Abstract

We describe the discovery of a 0.68+0.52 M-circle dot eclipsing binary (EB) with an 8.4 day orbital period, found through a systematic search of 10 fields of the Trans-atlantic Exoplanet Survey (TrES). Such long-period low-mass EBs constitute critical test cases for resolving the long-standing discrepancy between the theoretical and observational mass-radius relations at the bottom of the main sequence. It has been suggested that this discrepancy may be related to strong stellar magnetic fields, which are not properly accounted for in current theoretical models. All previously well-characterized low-mass main-sequence EBs have periods of a few days or less, and their components are therefore expected to be rotating rapidly as a result of tidal synchronization, thus generating strong magnetic fields.
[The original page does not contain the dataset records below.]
==> onyx: inputs <==
==> flow/design.v (excerpt) <==
module cordic_stage (clk, reset, X_i, Y_i, Z_i, X_O, Y_O, Z_O);
  input clk;
  input reset;
  input  signed [15:0] X_i;
  input  signed [15:0] Y_i;
  input  signed [15:0] Z_i;
  output signed [15:0] X_O;
  output signed [15:0] Y_O;
  output signed [15:0] Z_O;
wire signed [15:0] as_O_asx_w_st1, as_O_asy_w_st1, as_O_asz_w_st1; 
wire signed [15:0] X_w_st1_st2, Y_w_st1_st2, Z_w_st1_st2;
wire signed [15:0] mux_z_st1_out;
wire dff_st1_out, xor_st1;
xor xor_gate(xor_st1, Z_i[15], Z_i[14]);
mux_2to1 mux_st1(.in0(Z_i), .in1({{2{Z_i[14]}}, {Z_i[13:0]}}), .sel(xor_st1), .out(mux_z_st1_out));
dff dff_st1(.in(xor_st1), .out(dff_st1_out), .clk(clk), .reset(reset));
add_sub asx_st1(.as_in1(X_i), .as_in2(Y_i), .as_control(~(mux_z_st1_out[15])), .as_out(as_O_asx_w_st1));
reg16b  reg16bxout_st1(.reg_in(as_O_asx_w_st1), .reg_out(X_w_st1_st2), .clk(clk), .reset(reset));
add_sub asy_st1(.as_in1(Y_i), .as_in2(X_i), .as_control(mux_z_st1_out[15]), .as_out(as_O_asy_w_st1));
reg16b  reg16byout_st1(.reg_in(as_O_asy_w_st1), .reg_out(Y_w_st1_st2), .clk(clk), .reset(reset));
add_sub asz_st1(.as_in1(mux_z_st1_out), .as_in2(16'h2000), .as_control(~(mux_z_st1_out[15])), .as_out(as_O_asz_w_st1));
reg16b  reg16bzout_st1(.reg_in(as_O_asz_w_st1), .reg_out(Z_w_st1_st2), .clk(clk), .reset(reset));
wire signed [15:0] as_O_asx_w_st2, as_O_asy_w_st2, as_O_asz_w_st2, X_w_st2_st3, Y_w_st2_st3, Z_w_st2_st3;
wire dff_st2_out;
dff dff_st2(.in(dff_st1_out), .out(dff_st2_out), .clk(clk), .reset(reset));
add_sub asx_st2(.as_in1(X_w_st1_st2), .as_in2(Y_w_st1_st2 >>> 1), .as_control(~(Z_w_st1_st2[15])), .as_out(as_O_asx_w_st2));
reg16b  reg16bxout_st2(.reg_in(as_O_asx_w_st2), .reg_out(X_w_st2_st3), .clk(clk), .reset(reset));
add_sub asy_st2(.as_in1(Y_w_st1_st2), .as_in2(X_w_st1_st2 >>> 1), .as_control(Z_w_st1_st2[15]), .as_out(as_O_asy_w_st2));
reg16b  reg16byout_st2(.reg_in(as_O_asy_w_st2), .reg_out(Y_w_st2_st3), .clk(clk), .reset(reset));
add_sub asz_st2(.as_in1(Z_w_st1_st2), .as_in2(16'h12E4), .as_control(~(Z_w_st1_st2[15])), .as_out(as_O_asz_w_st2));
reg16b  reg16bzout_st2(.reg_in(as_O_asz_w_st2), .reg_out(Z_w_st2_st3), .clk(clk), .reset(reset));
wire signed [15:0] as_O_asx_w_st3, as_O_asy_w_st3, as_O_asz_w_st3, X_w_st3_st4, Y_w_st3_st4, Z_w_st3_st4;
wire dff_st3_out;
  ...
clock: 3.17 ns
lec_check: 0
cap_margin: 20
core_margin: 2
core_utilization: 70
cts_cluster_diameter: 28
cts_cluster_size: 32
setup_slack_margin: 0.43
slew_margin: 20
run.sh (not shown) runs the stock make flow with config.mk's settings and CLKGATE_MAP_FILE=.
==> inputs of amber, as changes to onyx <==
--- a/flow/config.mk
+++ b/flow/config.mk
@@ -7,8 +7,7 @@
 export LEC_CHECK = 0
 export CAP_MARGIN = 20
 export CORE_MARGIN = 2
-export CORE_UTILIZATION = 70
-export CTS_CLUSTER_DIAMETER = 28
-export CTS_CLUSTER_SIZE = 32
-export SETUP_SLACK_MARGIN = 0.43
+export CORE_UTILIZATION = 69
+export CTS_CLUSTER_DIAMETER = 392
+export CTS_CLUSTER_SIZE = 95
 export SLEW_MARGIN = 20
==> flow/constraint.sdc (replaced) <==
create_clock -name core_clock -period 1.18 [get_ports {clk}]
set_input_delay 0.2360 -clock core_clock [delete_from_list [all_inputs] [get_ports {clk}]]
set_output_delay 0.2360 -clock core_clock [all_outputs]
set_load 0.01 [all_outputs]
==> results <==
amber stopped in clock tree synthesis. onyx died in global routing (GRT-0232). Synthesized cell count is the same in amber and onyx. In area after synthesis, amber and onyx do not differ. In onyx the die size is smaller than in amber, by about 1.4%.


==> exp/pepper <==
Starting RTL as in the previous note.
clock: 1.39 ns
lec_check: 0
abc_area: 1
cap_margin: 20
core_margin: 2
core_utilization: 72
cts_cluster_diameter: 400
cts_cluster_size: 15
place_density: 0.42
setup_slack_margin: -0.07
slew_margin: 20
==> exp/ember: changes against exp/pepper <==
==> flow/config.mk (replaced) <==
export PLATFORM = sky130hd
export DESIGN_NAME = cordic_stage
export DESIGN_NICKNAME = cordic_stage
export VERILOG_FILES = /design/flow/design.v
export SDC_FILE = /design/flow/constraint.sdc
export NUM_CORES = 4
export LEC_CHECK = 0
export CAP_MARGIN = 20
export CORE_MARGIN = 2
export CORE_UTILIZATION = 40
export SLEW_MARGIN = 20
==> flow/constraint.sdc (replaced) <==
create_clock -name core_clock -period 3.52 [get_ports {clk}]
set_input_delay 0.7040 -clock core_clock [delete_from_list [all_inputs] [get_ports {clk}]]
set_output_delay 0.7040 -clock core_clock [all_outputs]
set_load 0.01 [all_outputs]
==> results <==
| item | exp/ember | exp/pepper |
|---|---|---|
| Chip Width | 384 µm | 293 µm |
| Result of the run | complete, no violations | aborted with a tool error |
| Last stage reached | - | detailed placement (3_5_place_dp) |
| Area share of the largest cell type after synthesis | 0.271 | 0.261 |
| Mux share of post-synthesis cell area | 0.0201 | 0 |
| Vert. Die Dim | 384 µm | 293 µm |
| Cell count after synthesis | 6961 | 8884 |
| Initial Util | 0.403 | 0.729 |
| Simple Share, Synth | 0.198 | 0.242 |
| Fraction of the yosys area taken by sequential cells | 0.271 | 0.261 |
| Distinct cell type count after synthesis | 92 | 51 |
| Xor/xnor cell area share of the yosys netlist | 0.0916 | 0.0328 |
| Yosys adder share | 0.184 | 0.177 |
| Post-Syn Area | 57900 µm² | 60100 µm² |
| # Cells Yosys | 6961 | 8884 |
| And-or/or-and share of the synthesized area | 0.201 | 0.206 |
| Avg Synthesized Cell Area | 8.31 µm² | 6.76 µm² |
| Area of the core | 144000 µm² | 82400 µm² |
| Summed standard-cell area reported by yosys | 57900 µm² | 60100 µm² |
In contrast, the binary system described here has a period that is more than 3 times longer than previously characterized low-mass main-sequence EBs, and its components rotate relatively slowly. It is therefore expected to have a weaker magnetic field and to better match the assumptions of theoretical stellar models. Our follow-up observations of this EB yield preliminary stellar properties that suggest it is indeed consistent with current models. If further observations confirm a low level of activity in this system, these determinations would provide support for the hypothesis that the mass-radius discrepancy is at least partly due to magnetic activity.